── DATA EXTRACTS ──

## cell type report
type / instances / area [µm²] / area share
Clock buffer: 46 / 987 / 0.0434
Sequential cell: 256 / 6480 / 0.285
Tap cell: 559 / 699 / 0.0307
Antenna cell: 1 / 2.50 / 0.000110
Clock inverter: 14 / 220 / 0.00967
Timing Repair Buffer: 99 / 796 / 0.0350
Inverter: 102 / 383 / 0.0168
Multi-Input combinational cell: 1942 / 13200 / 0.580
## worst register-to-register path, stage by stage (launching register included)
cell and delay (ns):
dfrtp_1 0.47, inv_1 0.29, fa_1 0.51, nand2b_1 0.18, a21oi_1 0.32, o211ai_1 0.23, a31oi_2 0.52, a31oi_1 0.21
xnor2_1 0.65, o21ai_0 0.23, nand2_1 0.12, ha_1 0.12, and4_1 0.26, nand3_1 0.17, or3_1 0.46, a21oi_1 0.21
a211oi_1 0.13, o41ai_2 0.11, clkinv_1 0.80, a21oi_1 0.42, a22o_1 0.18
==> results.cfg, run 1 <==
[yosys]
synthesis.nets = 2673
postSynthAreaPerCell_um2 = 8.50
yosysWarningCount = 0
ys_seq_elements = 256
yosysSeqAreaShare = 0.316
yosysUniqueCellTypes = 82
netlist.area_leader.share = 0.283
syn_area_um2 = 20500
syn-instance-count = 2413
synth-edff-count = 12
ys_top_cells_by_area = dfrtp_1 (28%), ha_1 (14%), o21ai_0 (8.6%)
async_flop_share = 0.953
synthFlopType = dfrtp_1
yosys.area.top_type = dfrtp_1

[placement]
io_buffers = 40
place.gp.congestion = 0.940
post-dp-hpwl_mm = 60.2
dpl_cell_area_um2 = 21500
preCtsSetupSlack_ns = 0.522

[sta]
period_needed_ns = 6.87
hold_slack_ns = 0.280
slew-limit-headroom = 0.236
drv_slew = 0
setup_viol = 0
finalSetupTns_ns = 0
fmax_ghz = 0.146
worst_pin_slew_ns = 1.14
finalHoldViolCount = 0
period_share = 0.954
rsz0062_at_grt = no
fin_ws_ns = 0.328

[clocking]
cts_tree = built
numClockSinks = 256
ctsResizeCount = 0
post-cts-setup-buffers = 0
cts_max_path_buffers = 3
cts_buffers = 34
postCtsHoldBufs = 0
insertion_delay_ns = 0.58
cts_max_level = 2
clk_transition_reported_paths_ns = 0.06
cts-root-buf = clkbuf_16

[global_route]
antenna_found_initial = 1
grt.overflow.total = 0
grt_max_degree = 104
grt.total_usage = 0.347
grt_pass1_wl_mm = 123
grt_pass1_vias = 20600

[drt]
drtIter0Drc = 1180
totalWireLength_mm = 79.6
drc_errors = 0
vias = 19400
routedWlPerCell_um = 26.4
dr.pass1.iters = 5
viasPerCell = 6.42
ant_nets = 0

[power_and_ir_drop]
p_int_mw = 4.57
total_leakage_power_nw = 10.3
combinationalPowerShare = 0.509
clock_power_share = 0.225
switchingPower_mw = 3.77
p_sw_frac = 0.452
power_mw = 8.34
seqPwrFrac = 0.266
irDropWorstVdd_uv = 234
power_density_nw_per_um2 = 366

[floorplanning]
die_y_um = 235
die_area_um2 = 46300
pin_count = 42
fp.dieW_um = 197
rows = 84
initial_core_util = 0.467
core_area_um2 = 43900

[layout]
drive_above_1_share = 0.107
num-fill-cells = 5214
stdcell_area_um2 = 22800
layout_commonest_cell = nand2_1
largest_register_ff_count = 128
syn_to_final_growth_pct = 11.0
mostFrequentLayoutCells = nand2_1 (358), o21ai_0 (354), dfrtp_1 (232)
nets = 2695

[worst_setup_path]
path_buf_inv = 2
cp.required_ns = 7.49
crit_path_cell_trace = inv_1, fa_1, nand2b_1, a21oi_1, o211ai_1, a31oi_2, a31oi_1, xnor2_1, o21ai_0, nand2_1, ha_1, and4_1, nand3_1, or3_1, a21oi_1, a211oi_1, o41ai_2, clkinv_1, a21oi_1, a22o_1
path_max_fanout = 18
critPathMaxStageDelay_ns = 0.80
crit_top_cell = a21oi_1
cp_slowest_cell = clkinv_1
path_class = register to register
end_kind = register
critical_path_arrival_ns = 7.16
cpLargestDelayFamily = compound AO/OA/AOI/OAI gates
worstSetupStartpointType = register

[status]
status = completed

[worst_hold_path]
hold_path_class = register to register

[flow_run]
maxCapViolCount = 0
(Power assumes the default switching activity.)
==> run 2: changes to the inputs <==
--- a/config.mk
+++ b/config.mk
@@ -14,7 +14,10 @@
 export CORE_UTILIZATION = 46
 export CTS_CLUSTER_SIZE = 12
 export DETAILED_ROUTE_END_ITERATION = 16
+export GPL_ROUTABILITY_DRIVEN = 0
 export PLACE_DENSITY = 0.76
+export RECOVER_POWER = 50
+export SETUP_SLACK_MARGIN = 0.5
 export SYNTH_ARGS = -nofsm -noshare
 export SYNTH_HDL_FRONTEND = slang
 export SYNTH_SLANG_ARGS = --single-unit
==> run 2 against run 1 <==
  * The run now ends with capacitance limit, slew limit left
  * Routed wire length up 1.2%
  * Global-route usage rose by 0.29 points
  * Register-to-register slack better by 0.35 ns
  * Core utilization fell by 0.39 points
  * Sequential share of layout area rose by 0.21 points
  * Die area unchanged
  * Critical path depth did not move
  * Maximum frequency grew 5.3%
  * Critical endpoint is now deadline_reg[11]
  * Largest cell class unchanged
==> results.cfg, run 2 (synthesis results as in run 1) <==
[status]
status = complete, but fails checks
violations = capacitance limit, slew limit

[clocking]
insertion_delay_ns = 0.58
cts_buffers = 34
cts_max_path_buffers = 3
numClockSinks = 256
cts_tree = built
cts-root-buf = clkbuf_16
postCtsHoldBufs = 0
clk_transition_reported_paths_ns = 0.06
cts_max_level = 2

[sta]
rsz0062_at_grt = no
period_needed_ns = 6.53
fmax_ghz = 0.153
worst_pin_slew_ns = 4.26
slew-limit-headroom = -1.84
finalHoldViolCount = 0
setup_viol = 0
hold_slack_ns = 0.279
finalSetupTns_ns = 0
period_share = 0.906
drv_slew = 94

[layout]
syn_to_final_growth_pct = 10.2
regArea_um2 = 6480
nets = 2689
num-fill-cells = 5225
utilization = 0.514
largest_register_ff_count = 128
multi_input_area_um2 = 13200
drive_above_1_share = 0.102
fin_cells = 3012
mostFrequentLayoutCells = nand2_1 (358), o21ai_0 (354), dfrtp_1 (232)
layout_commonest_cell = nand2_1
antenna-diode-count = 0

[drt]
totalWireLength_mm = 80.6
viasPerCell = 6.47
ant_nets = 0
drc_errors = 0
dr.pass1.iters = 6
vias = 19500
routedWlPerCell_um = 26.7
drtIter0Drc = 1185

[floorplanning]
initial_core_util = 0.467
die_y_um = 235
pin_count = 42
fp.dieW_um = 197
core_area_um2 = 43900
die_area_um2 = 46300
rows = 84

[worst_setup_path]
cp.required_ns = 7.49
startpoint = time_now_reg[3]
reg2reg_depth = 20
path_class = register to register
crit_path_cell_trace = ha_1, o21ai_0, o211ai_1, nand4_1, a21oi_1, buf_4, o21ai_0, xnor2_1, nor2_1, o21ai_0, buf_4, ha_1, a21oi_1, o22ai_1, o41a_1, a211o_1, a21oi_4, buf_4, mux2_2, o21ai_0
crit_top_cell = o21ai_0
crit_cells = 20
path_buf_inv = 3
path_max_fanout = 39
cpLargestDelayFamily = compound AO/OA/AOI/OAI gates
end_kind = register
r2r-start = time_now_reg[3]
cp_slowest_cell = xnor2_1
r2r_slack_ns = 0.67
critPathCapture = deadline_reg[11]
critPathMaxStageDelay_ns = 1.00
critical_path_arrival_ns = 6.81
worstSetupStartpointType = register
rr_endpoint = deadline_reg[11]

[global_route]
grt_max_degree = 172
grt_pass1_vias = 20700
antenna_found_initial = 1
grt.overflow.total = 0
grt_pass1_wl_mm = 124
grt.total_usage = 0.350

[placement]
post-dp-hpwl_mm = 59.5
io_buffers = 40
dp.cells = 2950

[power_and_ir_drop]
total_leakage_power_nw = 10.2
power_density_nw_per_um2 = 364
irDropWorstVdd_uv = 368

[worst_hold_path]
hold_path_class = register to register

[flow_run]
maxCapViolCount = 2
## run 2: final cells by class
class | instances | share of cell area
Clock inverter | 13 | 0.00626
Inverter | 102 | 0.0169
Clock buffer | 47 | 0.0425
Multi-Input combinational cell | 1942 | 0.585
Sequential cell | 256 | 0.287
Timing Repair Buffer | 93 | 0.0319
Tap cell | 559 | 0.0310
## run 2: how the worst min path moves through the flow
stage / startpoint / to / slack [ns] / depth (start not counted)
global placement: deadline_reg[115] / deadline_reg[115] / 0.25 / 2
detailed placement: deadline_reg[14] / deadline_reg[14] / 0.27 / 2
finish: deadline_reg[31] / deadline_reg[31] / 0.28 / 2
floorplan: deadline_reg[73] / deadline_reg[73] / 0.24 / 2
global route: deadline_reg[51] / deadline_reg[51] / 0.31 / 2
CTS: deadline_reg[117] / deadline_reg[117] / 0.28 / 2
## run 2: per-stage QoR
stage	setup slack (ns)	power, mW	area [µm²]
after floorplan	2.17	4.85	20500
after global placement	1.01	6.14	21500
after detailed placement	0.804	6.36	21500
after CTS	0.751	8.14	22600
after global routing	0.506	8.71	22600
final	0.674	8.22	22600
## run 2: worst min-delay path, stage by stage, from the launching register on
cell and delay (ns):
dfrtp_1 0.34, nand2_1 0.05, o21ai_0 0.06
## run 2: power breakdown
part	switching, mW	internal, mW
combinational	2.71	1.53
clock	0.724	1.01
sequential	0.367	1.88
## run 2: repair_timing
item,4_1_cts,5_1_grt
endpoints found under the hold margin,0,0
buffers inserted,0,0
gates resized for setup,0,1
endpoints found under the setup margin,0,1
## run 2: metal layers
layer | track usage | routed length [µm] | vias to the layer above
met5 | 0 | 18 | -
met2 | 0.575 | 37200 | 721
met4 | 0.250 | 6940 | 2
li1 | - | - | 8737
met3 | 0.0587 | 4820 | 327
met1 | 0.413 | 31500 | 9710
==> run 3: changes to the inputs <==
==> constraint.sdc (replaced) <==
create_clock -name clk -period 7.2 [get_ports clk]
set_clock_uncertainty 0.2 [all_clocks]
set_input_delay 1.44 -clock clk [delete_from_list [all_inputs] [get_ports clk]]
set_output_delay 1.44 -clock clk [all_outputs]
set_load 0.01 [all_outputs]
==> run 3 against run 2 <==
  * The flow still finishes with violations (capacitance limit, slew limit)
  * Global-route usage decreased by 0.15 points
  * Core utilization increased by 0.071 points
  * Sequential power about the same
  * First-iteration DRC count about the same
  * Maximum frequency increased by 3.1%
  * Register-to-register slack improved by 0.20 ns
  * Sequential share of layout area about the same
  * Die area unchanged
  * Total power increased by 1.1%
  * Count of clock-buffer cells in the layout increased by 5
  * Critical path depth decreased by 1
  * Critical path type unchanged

───

■ WHAT IS REQUIRED ■
Beginning at the top of the records above, transcribe each line exactly up to and including the line that holds "vias = 19400".

■ PROBLEM SOLUTION ■
## cell type report
type / instances / area [µm²] / area share
Clock buffer: 46 / 987 / 0.0434
Sequential cell: 256 / 6480 / 0.285
Tap cell: 559 / 699 / 0.0307
Antenna cell: 1 / 2.50 / 0.000110
Clock inverter: 14 / 220 / 0.00967
Timing Repair Buffer: 99 / 796 / 0.0350
Inverter: 102 / 383 / 0.0168
Multi-Input combinational cell: 1942 / 13200 / 0.580
## worst register-to-register path, stage by stage (launching register included)
cell and delay (ns):
dfrtp_1 0.47, inv_1 0.29, fa_1 0.51, nand2b_1 0.18, a21oi_1 0.32, o211ai_1 0.23, a31oi_2 0.52, a31oi_1 0.21
xnor2_1 0.65, o21ai_0 0.23, nand2_1 0.12, ha_1 0.12, and4_1 0.26, nand3_1 0.17, or3_1 0.46, a21oi_1 0.21
a211oi_1 0.13, o41ai_2 0.11, clkinv_1 0.80, a21oi_1 0.42, a22o_1 0.18
==> results.cfg, run 1 <==
[yosys]
synthesis.nets = 2673
postSynthAreaPerCell_um2 = 8.50
yosysWarningCount = 0
ys_seq_elements = 256
yosysSeqAreaShare = 0.316
yosysUniqueCellTypes = 82
netlist.area_leader.share = 0.283
syn_area_um2 = 20500
syn-instance-count = 2413
synth-edff-count = 12
ys_top_cells_by_area = dfrtp_1 (28%), ha_1 (14%), o21ai_0 (8.6%)
async_flop_share = 0.953
synthFlopType = dfrtp_1
yosys.area.top_type = dfrtp_1

[placement]
io_buffers = 40
place.gp.congestion = 0.940
post-dp-hpwl_mm = 60.2
dpl_cell_area_um2 = 21500
preCtsSetupSlack_ns = 0.522

[sta]
period_needed_ns = 6.87
hold_slack_ns = 0.280
slew-limit-headroom = 0.236
drv_slew = 0
setup_viol = 0
finalSetupTns_ns = 0
fmax_ghz = 0.146
worst_pin_slew_ns = 1.14
finalHoldViolCount = 0
period_share = 0.954
rsz0062_at_grt = no
fin_ws_ns = 0.328

[clocking]
cts_tree = built
numClockSinks = 256
ctsResizeCount = 0
post-cts-setup-buffers = 0
cts_max_path_buffers = 3
cts_buffers = 34
postCtsHoldBufs = 0
insertion_delay_ns = 0.58
cts_max_level = 2
clk_transition_reported_paths_ns = 0.06
cts-root-buf = clkbuf_16

[global_route]
antenna_found_initial = 1
grt.overflow.total = 0
grt_max_degree = 104
grt.total_usage = 0.347
grt_pass1_wl_mm = 123
grt_pass1_vias = 20600

[drt]
drtIter0Drc = 1180
totalWireLength_mm = 79.6
drc_errors = 0
vias = 19400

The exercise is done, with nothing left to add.